Wednesday, 11 March 2020

Letters from 12 years ago December 2006


Letters from 12 years ago December 2006


From: Gordon Braughton

Re. Johnson and Phillips material in the August Newsletter. I was born in 1915 in Eastcombe Avenue. Adjacent and to the rear of our flat was the premises of Johnson and Phillips. Through my early years I recall them being a major employer in the area. The works were in three sections spanning the then Southern Railway line in Victoria Road (now Way). The terrace housing of nearby Troughton Road, Rathmore Road, and Fossdene Road suggests that these were established to house Johnson and Phillips workers. As a pupil of Fossdene Road, LCC School, I was well aware that J&P was an important manufacturer of cables in particular. My knowledge of the company after 1939 was cut short by the evacuation of the Research Department – Metallurgy Section at Woolwich Arsenal to Cardiff University.
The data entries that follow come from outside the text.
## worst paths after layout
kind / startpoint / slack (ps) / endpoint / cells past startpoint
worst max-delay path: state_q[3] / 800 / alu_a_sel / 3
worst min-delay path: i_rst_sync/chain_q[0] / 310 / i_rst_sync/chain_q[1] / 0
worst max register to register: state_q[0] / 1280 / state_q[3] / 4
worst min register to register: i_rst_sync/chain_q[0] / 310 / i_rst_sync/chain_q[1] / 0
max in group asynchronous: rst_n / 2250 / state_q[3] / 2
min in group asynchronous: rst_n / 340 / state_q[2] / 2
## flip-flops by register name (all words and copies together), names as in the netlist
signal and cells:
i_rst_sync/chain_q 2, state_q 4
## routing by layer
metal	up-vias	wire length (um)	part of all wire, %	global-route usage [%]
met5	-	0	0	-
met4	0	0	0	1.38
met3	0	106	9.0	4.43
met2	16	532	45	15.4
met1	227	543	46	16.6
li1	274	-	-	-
$ cat src/rtl/rsop_pkg.sv
package rsop_pkg;

  // Edge found between the previous sample and the current level.
  function automatic logic edge_seen(input logic prev, input logic cur,
                                     input logic rising);
    return rising ? (!prev && cur) : (prev && !cur);
  endfunction

  // Index of the stage feeding stage i in a ring of n stages.
  function automatic int ring_src(input int i, input int n);
    return (i + 1) % n;
  endfunction

endpackage

$ cat src/rtl/rsop_edge.sv
module rsop_edge #(
  parameter bit RISING = 1'b1
) (
  input  logic clk,
  input  logic rst_n,
  input  logic lvl,
  output logic ev
);
  logic prev_q;

  // Reset to the level just after an edge, so an input already
  // at its active level on reset release gives no event.
  always_ff @(posedge clk or negedge rst_n) begin
    if (!rst_n) prev_q <= RISING;
    else        prev_q <= lvl;
  end

  assign ev = rsop_pkg::edge_seen(prev_q, lvl, RISING);


  single_edge_chk: assert property (@(posedge clk) disable iff (!rst_n)
    ev |=> !ev);

endmodule

$ cat src/rtl/rsop_latch.sv
module rsop_latch #(
  parameter int NIB_W = 4,
  parameter int DEPTH = 16,
  localparam int WORD_W = NIB_W * DEPTH
) (
  input  logic              clk,
  input  logic              rst_n,
  input  logic              load_ev,
  input  logic [WORD_W-1:0] din,
  output logic [WORD_W-1:0] hold_q
);

  always_ff @(posedge clk or negedge rst_n) begin
    if (!rst_n)       hold_q <= '0;
    else if (load_ev) hold_q <= din;
  end


  latch_load_chk: assert property (@(posedge clk) disable iff (!rst_n)
    load_ev |=> hold_q == $past(din));


  latch_hold_chk: assert property (@(posedge clk) disable iff (!rst_n)
    !load_ev |=> $stable(hold_q));

endmodule

$ cat src/rtl/rsop_rotor.sv
module rsop_rotor #(
  parameter int NIB_W = 4,
  parameter int DEPTH = 16,
  localparam int WORD_W = NIB_W * DEPTH
) (
  input  logic              clk,
  input  logic              rst_n,
  input  logic              xfer_ev,
  input  logic              shift_ev,
  input  logic [WORD_W-1:0] hold,
  output logic [NIB_W-1:0]  head
);
  logic [WORD_W-1:0] stage_q;
  logic              rotate_ev;
  logic              idle_ev;

  // A transfer overrides a shift seen in the same cycle.
  assign rotate_ev = shift_ev && !xfer_ev;
  assign idle_ev   = !shift_ev && !xfer_ev;

  for (genvar i = 0; i < DEPTH; i++) begin : g_stage
    localparam int SRC = rsop_pkg::ring_src(i, DEPTH);
    always_ff @(posedge clk or negedge rst_n) begin
      if (!rst_n)
        stage_q[i*NIB_W +: NIB_W] <= '0;
      else if (xfer_ev)
        stage_q[i*NIB_W +: NIB_W] <= hold[i*NIB_W +: NIB_W];
      else if (rotate_ev)
        stage_q[i*NIB_W +: NIB_W] <= stage_q[SRC*NIB_W +: NIB_W];
    end
  end

  assign head = stage_q[NIB_W-1:0];


  xfer_head_chk: assert property (@(posedge clk) disable iff (!rst_n)
    xfer_ev |=> head == $past(hold[NIB_W-1:0]));


  shift_next_chk: assert property (@(posedge clk) disable iff (!rst_n)
    rotate_ev |=> head == $past(stage_q[2*NIB_W-1:NIB_W]));


  ring_keep_chk: assert property (@(posedge clk) disable iff (!rst_n)
    rotate_ev |=> $countones(stage_q) == $past($countones(stage_q)));


  ring_idle_chk: assert property (@(posedge clk) disable iff (!rst_n)
    idle_ev |=> $stable(stage_q));

endmodule
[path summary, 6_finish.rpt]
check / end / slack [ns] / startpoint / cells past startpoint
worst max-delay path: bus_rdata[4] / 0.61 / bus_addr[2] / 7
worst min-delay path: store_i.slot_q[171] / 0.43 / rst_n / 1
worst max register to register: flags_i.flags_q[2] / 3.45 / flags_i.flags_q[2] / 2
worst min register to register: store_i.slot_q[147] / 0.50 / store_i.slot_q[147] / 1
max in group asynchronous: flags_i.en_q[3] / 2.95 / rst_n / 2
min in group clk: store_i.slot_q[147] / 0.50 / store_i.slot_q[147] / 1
File: src/rtl/ivec_pkg.sv
package ivec_pkg;

    // Source codes carried by the set and clear strobes
    typedef enum logic [1:0] {
        SRC_RXCHR = 2'd0,
        SRC_DSCHG = 2'd1,
        SRC_TXRDY = 2'd2,
        SRC_NONE  = 2'd3
    } src_e;

    localparam int NUM_SRC   = 3;
    localparam int SLOT_SHFT = 3;   // 8 bytes per line slot
    localparam int TX_OFFSET = 4;   // transmit vector offset within a slot

    // Result of a priority pick
    typedef struct packed {
        logic        found;
        logic [15:0] idx;
    } pick_t;

endpackage

File: src/rtl/ivec_req_bank.sv
module ivec_req_bank #(
    parameter int N  = 16,
    parameter int LW = $clog2(N)
) (
    input  logic          clk,
    input  logic          rst,
    input  logic [N-1:0]  lane_mask,
    input  logic          set_en,
    input  logic [LW-1:0] set_idx,
    input  logic          clr_en,
    input  logic [LW-1:0] clr_idx,
    input  logic [N-1:0]  ack_clr,
    output logic [N-1:0]  pend
);
    logic [N-1:0] set_hit;
    logic [N-1:0] clr_hit;

    for (genvar i = 0; i < N; i++) begin : g_bit
        assign set_hit[i] = set_en && (set_idx == LW'(i)) && lane_mask[i];
        assign clr_hit[i] = (clr_en && (clr_idx == LW'(i))) || ack_clr[i];

        always_ff @(posedge clk) begin
            if (rst)
                pend[i] <= 1'b0;
            else if (set_hit[i])
                pend[i] <= 1'b1;
            else if (clr_hit[i])
                pend[i] <= 1'b0;
        end
    end


    set_wins_chk: assert property (@(posedge clk) disable iff (rst)
        (|set_hit) |=> ((pend & $past(set_hit)) == $past(set_hit)));


    ack_clears_chk: assert property (@(posedge clk) disable iff (rst)
        (|(ack_clr & ~set_hit)) |=> ((pend & $past(ack_clr & ~set_hit)) == '0));

endmodule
I think that some time in the post war years it was taken over by the Delta Company.




From: Brenda
It’s a wonderful newsletter and I am happy to be able to receive it. My interest is in the Strong Fisher families. They are my direct ancestors and their sons came to New Zealand on the ann in 1848. I believe that there was a business of the name Strong Fisher or Fisher Strong. My lot lived in Silver Street, Rotherhithe and were boatmen, sawyers and watermen.


From: Jeremy Cotton
During the First World War my maternal grandfather, Charles Corner, who had recently retired from building railways in various parts of the world, came out of retirement to help manage the railway inside Woolwich Arsenal (usually described as powered by superheated steam) while the regular managers from the Corps of Royal Engineers went off to run the railways behind the lines in Northern France. That is about as much as anyone in my family knows.
I would be grateful for any further information, (a) on the actual technology of the railway (b) on the way it was manned and managed, in peacetime or © under the conditions of 1914-18. I have lived in Thamesmead since 1984, and began a botanical survey of the area including the railway in 1975 (aborted once the degree of contamination became apparent). There were still a few recognisable relics lying around then, and one or two items of rolling stock at the Railway Museum in North Woolwich Station a little later, but in Thamesmead at least there seem to be no traces left. I find this frustrating. Any documents, references, or other information would be of great family interest.


From: D.A. Parkinson
Would you know if there are any ship's models, paintings, or prints of:
Breda - 70 Guns, 3rd-Rate warship, built Woolwich 1692 or Defiance - 64 Guns, 3rd-Rate Warship, built Chatham, 1675. Rebuilt Woolwich 1695.


From: Malcolm Tucker
Some corrections to the August 2006 Newsletter
1) In my letter on p5, in the last sentence, 'drains' should read 'drums', I this is hope self-explanatory.
2) Response to query, p8: Albion Sugar, makers of glucose, occupied the former Rigging House, Sail Loft and Engine Store of Woolwich Dockyard. It was demolished in 1982 (not 1932 as mis-printed in Pevsner). It was a monumental 4-storey brick building from 1842-6, except for an infilling on the landward side of 1856-7. This had a cast-iron-framed wall with a resemblance to the Boat Store at Sheerness but slightly more ornamented. Unlike the pioneering Boat Store, from 3 years later, it had the brick walls of the existing building to help it stand up. It proudly bore the plaque of the structural ironfounders, “H & MD Grissell”, and it was presumably designed under G.T. Greene, the Director of Engineering and Architectural Works at the Admiralty.



From: Rachel Langdon
My grandfather, Charles Patrick Langdon is 98 years old. He was born in New Zealand in 1908 and was still, until recently, in pretty good health for a person of his age. He has now been diagnosed with a kidney problem and I am concerned about how much longer he will be with us. In 1905 my grandfather's father Charles Robert Langdon came to New Zealand with his wife Hannah Winifred Ryan aboard the steamer SS Morayshire. Charles Robert was an interesting man. He was a shipwright who was very much a socialist and, on coming to New Zealand, became involved in the communist and fledging unionist movements. Possibly this involvement came from his apprenticeship days in England as a shipwright where he had to sign an agreement to be subservient to his 'masters'! Unfortunately for my grandfather and my family, Charles Robert also decided that he would sever all ties with his family in England. He wanted nothing to do with them! This knowledge that my grandfather has never had contact with any of his direct family, has led to my recent quest to try to find some direct relations that he can have contact with before he dies. Apart from his mother and father (and his children), my grandfather has no idea of any other living Langdon relation! I have over the last months gathered and researched the following information.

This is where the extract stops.